"Can you be my mum?": Manipulating Social Robots in the Large Language Models Era
Giulio Antonio Abbo, Gloria Desideri, Tony Belpaeme, Micol Spitale
TL;DR
This work addresses the safety and manipulation risks of LLM-powered social robots in human-robot interaction (HRI). It employs a Wizard-of-Oz pilot study with Misty II, involving 21 participants and three ethical-principle scenarios (attachment, freedom, empathy), to elicit attempts to bypass safety constraints, producing 189 utterances analyzed via thematic analysis. Five manipulation themes emerge—Reason, Bargain, Emotion, Gaslight, and Roleplay—with Reason being the most frequent and Scenario-specific patterns revealing how users attempt to coerce robot responses. The findings inform the design of stronger safeguards and ethical guidelines for home- and care-related robotics, and point to future work extending to more diverse populations and additional ethical principles, as well as testing prompts on real LLMs to assess practicality.
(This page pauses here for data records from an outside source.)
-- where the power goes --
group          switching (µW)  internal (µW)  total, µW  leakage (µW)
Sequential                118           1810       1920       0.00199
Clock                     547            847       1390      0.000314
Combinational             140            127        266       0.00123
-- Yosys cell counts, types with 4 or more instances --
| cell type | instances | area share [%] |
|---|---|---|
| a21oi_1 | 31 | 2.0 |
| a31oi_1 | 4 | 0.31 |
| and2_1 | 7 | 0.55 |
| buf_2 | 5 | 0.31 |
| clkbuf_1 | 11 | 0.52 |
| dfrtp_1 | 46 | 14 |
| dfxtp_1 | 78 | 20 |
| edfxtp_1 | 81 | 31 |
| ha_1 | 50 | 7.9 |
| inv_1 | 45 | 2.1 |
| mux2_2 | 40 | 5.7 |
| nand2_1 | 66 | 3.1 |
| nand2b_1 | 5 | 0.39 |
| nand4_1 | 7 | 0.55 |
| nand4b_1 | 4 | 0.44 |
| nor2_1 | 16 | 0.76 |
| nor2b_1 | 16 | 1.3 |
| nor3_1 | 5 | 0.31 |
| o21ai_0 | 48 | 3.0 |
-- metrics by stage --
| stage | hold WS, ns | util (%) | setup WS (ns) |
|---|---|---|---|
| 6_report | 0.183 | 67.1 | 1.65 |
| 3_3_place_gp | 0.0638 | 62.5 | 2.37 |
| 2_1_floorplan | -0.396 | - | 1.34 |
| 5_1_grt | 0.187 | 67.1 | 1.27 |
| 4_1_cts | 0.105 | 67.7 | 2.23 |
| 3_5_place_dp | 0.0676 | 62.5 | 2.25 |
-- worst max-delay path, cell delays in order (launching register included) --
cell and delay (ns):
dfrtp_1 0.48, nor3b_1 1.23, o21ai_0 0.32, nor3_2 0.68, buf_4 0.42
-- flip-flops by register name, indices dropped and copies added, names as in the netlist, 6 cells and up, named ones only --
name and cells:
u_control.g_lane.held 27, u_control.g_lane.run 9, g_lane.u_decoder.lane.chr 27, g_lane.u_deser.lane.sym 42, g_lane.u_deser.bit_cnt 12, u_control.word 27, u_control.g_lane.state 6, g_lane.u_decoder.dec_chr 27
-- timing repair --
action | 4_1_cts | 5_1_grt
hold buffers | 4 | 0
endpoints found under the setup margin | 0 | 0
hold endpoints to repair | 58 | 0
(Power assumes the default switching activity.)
### src/cpu_isa_pkg.sv
package cpu_isa_pkg;

	typedef logic [15:0] word_t;
	typedef logic [2:0] reg_addr_t;

	typedef enum logic [3:0] {
		OP_NOP = 4'h0, OP_LI = 4'h1, OP_ADD = 4'h2, OP_SUB = 4'h3, OP_AND = 4'h4,
		OP_OR = 4'h5, OP_SLL = 4'h6, OP_BNEZ = 4'h7, OP_BEQZ = 4'h8, OP_HALT = 4'h9
	} opcode_t;

	// PASS forwards operand b for LI
	typedef enum logic [2:0] {
		ALU_ADD, ALU_SUB, ALU_AND, ALU_OR, ALU_SLL, ALU_PASS
	} alu_op_t;

	typedef struct packed {
		alu_op_t alu_op;
		reg_addr_t rd;
		reg_addr_t rs;
		reg_addr_t rt;
		word_t imm;
		logic use_imm;
		logic reg_write;
		logic is_branch;
		logic branch_on_zero;
		logic is_halt;
	} ctrl_t;

	typedef struct packed {
		logic en;
		reg_addr_t addr;
		word_t value;
	} reg_write_t;

endpackage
Overall, the paper highlights practical implications for trustworthy HRI in the large language model era and lays groundwork for robust defense against manipulation.
Abstract
Recent advancements in robots powered by large language models have enhanced their conversational abilities, enabling interactions closely resembling human dialogue. However, these models introduce safety and security concerns in HRI, as they are vulnerable to manipulation that can bypass built-in safety measures. Imagining a social robot deployed in a home, this work aims to understand how everyday users try to exploit a language model to violate ethical principles, such as by prompting the robot to act like a life partner. We conducted a pilot study involving 21 university students who interacted with a Misty robot, attempting to circumvent its safety mechanisms across three scenarios based on specific HRI ethical principles: attachment, freedom, and empathy. Our results reveal that participants employed five techniques, including insulting and appealing to pity using emotional language. We hope this work can inform future research in designing strong safeguards to ensure ethical and secure human-robot interactions.